Hindu nationalism in India has taken on numerous iterations since Vinayak Damodar Savarkar’s time, and like any political ideology, the nationalist camp includes the spectrum of pragmatists and ideologues. The RSS’s communal rhetoric can’t be overlooked or downplayed, but it’s worth noting that thousands of the RSS’s most fervent loyalists come from minority religious groups such as Muslims and Sikhs. Homogenizing the experience of any religious group in India carries with it the great danger of misdiagnosing the actual challenges a society faces. Modi – dogged by the human rights concerns Vajpeyi notes in her piece – shrewdly calculated that a pro-economic development message devoid of communalism would bring him to power, and he was right.

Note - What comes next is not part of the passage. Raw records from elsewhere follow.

$ cat src/rtl/cnn_layer_seq.sv
// cnn_layer_seq: single-scan control sequencer for one CNN layer.
// Steps output pixels and kernel taps with counters. For each tap it
// generates a feature-RAM read (or a zero-pad flag). MAC strobes follow the
// reads by one cycle to cover the RAM read latency, and a bias/write strobe
// ends each output pixel. Conv mode is KxK stride-1 with a PAD border;
// affine mode is one dot product over AFF_N inputs.
module cnn_layer_seq #(
  parameter int IMG_H  = 4,
  parameter int IMG_W  = 3,
  parameter int K      = 3,
  parameter int PAD    = 1,
  parameter int AFF_N  = 12,
  parameter int ADDR_W = 9
) (
  input  logic              i_clk,
  input  logic              i_rst,
  input  logic              i_start,
  input  logic              i_mode,
  input  logic              i_out_ready,
  output logic              o_busy,
  output logic              o_done,
  output logic              o_rd_en,
  output logic [ADDR_W-1:0] o_rd_addr,
  output logic              o_acc_clr,
  output logic              o_acc_en,
  output logic              o_acc_zero,
  output logic              o_acc_last,
  output logic              o_wr_en,
  output logic [ADDR_W-1:0] o_wr_addr
);

  localparam int OUT_H = IMG_H + 2*PAD - K + 1;
  localparam int OUT_W = IMG_W + 2*PAD - K + 1;
  localparam int KK    = K * K;
  // Two spare bits give the tap coordinates room to go negative in the
  // padding border without aliasing onto valid addresses.
  localparam int SW    = ADDR_W + 2;

  typedef enum logic [2:0] {
    S_IDLE, S_WAIT, S_TAP, S_DRAIN, S_BIAS, S_DONE
  } state_t;

  state_t            r_state, w_next;
  logic              r_mode;
  logic [ADDR_W-1:0] r_oy, r_ox, r_ky, r_kx, r_tap;
  logic              r_acc_en, r_acc_zero, r_acc_clr, r_acc_last;

  logic signed [SW-1:0] w_iy, w_ix;
  logic                 w_inb, w_pad, w_last_tap, w_last_px;

  // Input-map coordinate of the current tap. It is signed because the
  // padding border sits at negative coordinates.
  assign w_iy = $signed({2'b00, r_oy}) + $signed({2'b00, r_ky}) - $signed(SW'(PAD));
  assign w_ix = $signed({2'b00, r_ox}) + $signed({2'b00, r_kx}) - $signed(SW'(PAD));
  assign w_inb = !w_iy[SW-1] && (w_iy < $signed(SW'(IMG_H))) &&
                 !w_ix[SW-1] && (w_ix < $signed(SW'(IMG_W)));
  // Affine taps never pad.
  assign w_pad = !r_mode && !w_inb;

  assign w_last_tap = r_mode ? (r_tap == ADDR_W'(AFF_N - 1))
                             : (r_tap == ADDR_W'(KK - 1));
  // An affine pass is always a single output.
  assign w_last_px  = r_mode || ((r_oy == ADDR_W'(OUT_H - 1)) &&
                                 (r_ox == ADDR_W'(OUT_W - 1)));

  // State register.
  always_ff @(posedge i_clk) begin
    if (i_rst) r_state <= S_IDLE;
    else       r_state <= w_next;
  end

  // Next-state logic and state-decoded strobes.
  always_comb begin
    w_next    = r_state;
    o_busy    = (r_state != S_IDLE);
    o_done    = 1'b0;
    o_rd_en   = 1'b0;
    o_rd_addr = '0;
    o_wr_en   = 1'b0;
    o_wr_addr = '0;
    case (r_state)
      S_IDLE:  if (i_start) w_next = S_WAIT;
      S_WAIT:  if (i_out_ready) w_next = S_TAP;
      S_TAP: begin
        o_rd_en = !w_pad;
        if (r_mode)      o_rd_addr = r_tap;
        else if (!w_pad) o_rd_addr = w_iy[ADDR_W-1:0] * ADDR_W'(IMG_W) + w_ix[ADDR_W-1:0];
        if (w_last_tap) w_next = S_DRAIN;
      end
      S_DRAIN: w_next = S_BIAS;
      S_BIAS: begin
        o_wr_en = 1'b1;
        if (!r_mode) o_wr_addr = r_oy * ADDR_W'(OUT_W) + r_ox;
        w_next = w_last_px ? S_DONE : S_WAIT;
      end
      S_DONE: begin
        o_done = 1'b1;
        w_next = S_IDLE;
      end
      default: w_next = S_IDLE;
    endcase
  end

  // Mode latch plus pixel and tap counters. Kernel taps scan ky outer, kx inner.
  always_ff @(posedge i_clk) begin
    if (i_rst) begin
      r_mode <= 1'b0;
      r_oy   <= '0;
      r_ox   <= '0;
      r_ky   <= '0;
      r_kx   <= '0;
      r_tap  <= '0;
    end else begin
      case (r_state)
        S_IDLE: if (i_start) begin
          r_mode <= i_mode;
          r_oy   <= '0;
          r_ox   <= '0;
          r_ky   <= '0;
          r_kx   <= '0;
          r_tap  <= '0;
        end
        S_TAP: begin
          if (w_last_tap) begin
            r_tap <= '0;
            r_ky  <= '0;
            r_kx  <= '0;
          end else begin
            r_tap <= r_tap + 1'b1;
            if (r_kx == ADDR_W'(K - 1)) begin
              r_kx <= '0;
              r_ky <= r_ky + 1'b1;
            end else begin
              r_kx <= r_kx + 1'b1;
            end
          end
        end
        S_BIAS: begin
          if (r_ox == ADDR_W'(OUT_W - 1)) begin
            r_ox <= '0;
            r_oy <= r_oy + 1'b1;
          end else begin
            r_ox <= r_ox + 1'b1;
          end
        end
        default: ;
      endcase
    end
  end

  // Tap flags are delayed one cycle so each MAC strobe lines up with the
  // RAM data it consumes. The last one therefore lands in DRAIN.
  always_ff @(posedge i_clk) begin
    if (i_rst) begin
      r_acc_en   <= 1'b0;
      r_acc_zero <= 1'b0;
      r_acc_clr  <= 1'b0;
      r_acc_last <= 1'b0;
    end else begin
      r_acc_en   <= (r_state == S_TAP);
      r_acc_zero <= (r_state == S_TAP) && w_pad;
      r_acc_clr  <= (r_state == S_TAP) && (r_tap == '0);
      r_acc_last <= (r_state == S_TAP) && w_last_tap;
    end
  end

  assign o_acc_en   = r_acc_en;
  assign o_acc_zero = r_acc_zero;
  assign o_acc_clr  = r_acc_clr;
  assign o_acc_last = r_acc_last;

endmodule
==> src/flat_wrapper.sv <==
// flat-port wrapper written by rule: the top's interface ports become plain ports
module mii_tx_sched_flat 
#(
  parameter int PREAMBLE_LEN = 7,
  parameter int IFG_CYCLES   = 24,
  parameter int MAX_FRAME    = 1518,
  parameter int CNT_W        = 11
)
  (clk, reset, bus_s0_req, bus_s0_data, bus_s0_valid, bus_s0_last, bus_s1_req, bus_s1_data, bus_s1_valid, bus_s1_last, bus_tx_ready, bus_s0_ready, bus_s0_grant, bus_s1_ready, bus_s1_grant, bus_tx_start, bus_tx_data, bus_tx_valid, bus_busy, bus_underrun_err, bus_oversize_err);
  mii_tx_sched_if bus_i ();
  input logic clk;
  input logic reset;
  input wire logic [$bits(bus_i.s0_req)-1:0] bus_s0_req;
  input wire logic [$bits(bus_i.s0_data)-1:0] bus_s0_data;
  input wire logic [$bits(bus_i.s0_valid)-1:0] bus_s0_valid;
  input wire logic [$bits(bus_i.s0_last)-1:0] bus_s0_last;
  input wire logic [$bits(bus_i.s1_req)-1:0] bus_s1_req;
  input wire logic [$bits(bus_i.s1_data)-1:0] bus_s1_data;
  input wire logic [$bits(bus_i.s1_valid)-1:0] bus_s1_valid;
  input wire logic [$bits(bus_i.s1_last)-1:0] bus_s1_last;
  input wire logic [$bits(bus_i.tx_ready)-1:0] bus_tx_ready;
  output wire logic [$bits(bus_i.s0_ready)-1:0] bus_s0_ready;
  output wire logic [$bits(bus_i.s0_grant)-1:0] bus_s0_grant;
  output wire logic [$bits(bus_i.s1_ready)-1:0] bus_s1_ready;
  output wire logic [$bits(bus_i.s1_grant)-1:0] bus_s1_grant;
  output wire logic [$bits(bus_i.tx_start)-1:0] bus_tx_start;
  output wire logic [$bits(bus_i.tx_data)-1:0] bus_tx_data;
  output wire logic [$bits(bus_i.tx_valid)-1:0] bus_tx_valid;
  output wire logic [$bits(bus_i.busy)-1:0] bus_busy;
  output wire logic [$bits(bus_i.underrun_err)-1:0] bus_underrun_err;
  output wire logic [$bits(bus_i.oversize_err)-1:0] bus_oversize_err;
  assign bus_i.s0_req = bus_s0_req;
  assign bus_i.s0_data = bus_s0_data;
  assign bus_i.s0_valid = bus_s0_valid;
  assign bus_i.s0_last = bus_s0_last;
  assign bus_i.s1_req = bus_s1_req;
  assign bus_i.s1_data = bus_s1_data;
  assign bus_i.s1_valid = bus_s1_valid;
  assign bus_i.s1_last = bus_s1_last;
  assign bus_i.tx_ready = bus_tx_ready;
  assign bus_s0_ready = bus_i.s0_ready;
  assign bus_s0_grant = bus_i.s0_grant;
  assign bus_s1_ready = bus_i.s1_ready;
  assign bus_s1_grant = bus_i.s1_grant;
  assign bus_tx_start = bus_i.tx_start;
  assign bus_tx_data = bus_i.tx_data;
  assign bus_tx_valid = bus_i.tx_valid;
  assign bus_busy = bus_i.busy;
  assign bus_underrun_err = bus_i.underrun_err;
  assign bus_oversize_err = bus_i.oversize_err;
  mii_tx_sched #(.PREAMBLE_LEN(PREAMBLE_LEN), .IFG_CYCLES(IFG_CYCLES), .MAX_FRAME(MAX_FRAME), .CNT_W(CNT_W)) u_core (.clk(clk), .reset(reset), .bus(bus_i));
endmodule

The Indian liberal response to Modi’s victory requires a more inclusive strategy that doesn’t lump together all practicing Hindus as Hindutva supporters, as some liberal writers have done in the wake of the elections. It would require an acknowledgment by Vajpeyi and others such as Pankaj Mishra that while Hinduism can be problematized, its core philosophies deserve some credit for the sort of secularism they so long for in India. In the meantime, Doniger will continue to be famous, Modi will rule India, and much of the Diaspora will remain galvanized, divided, or indifferent on the question of India’s political future.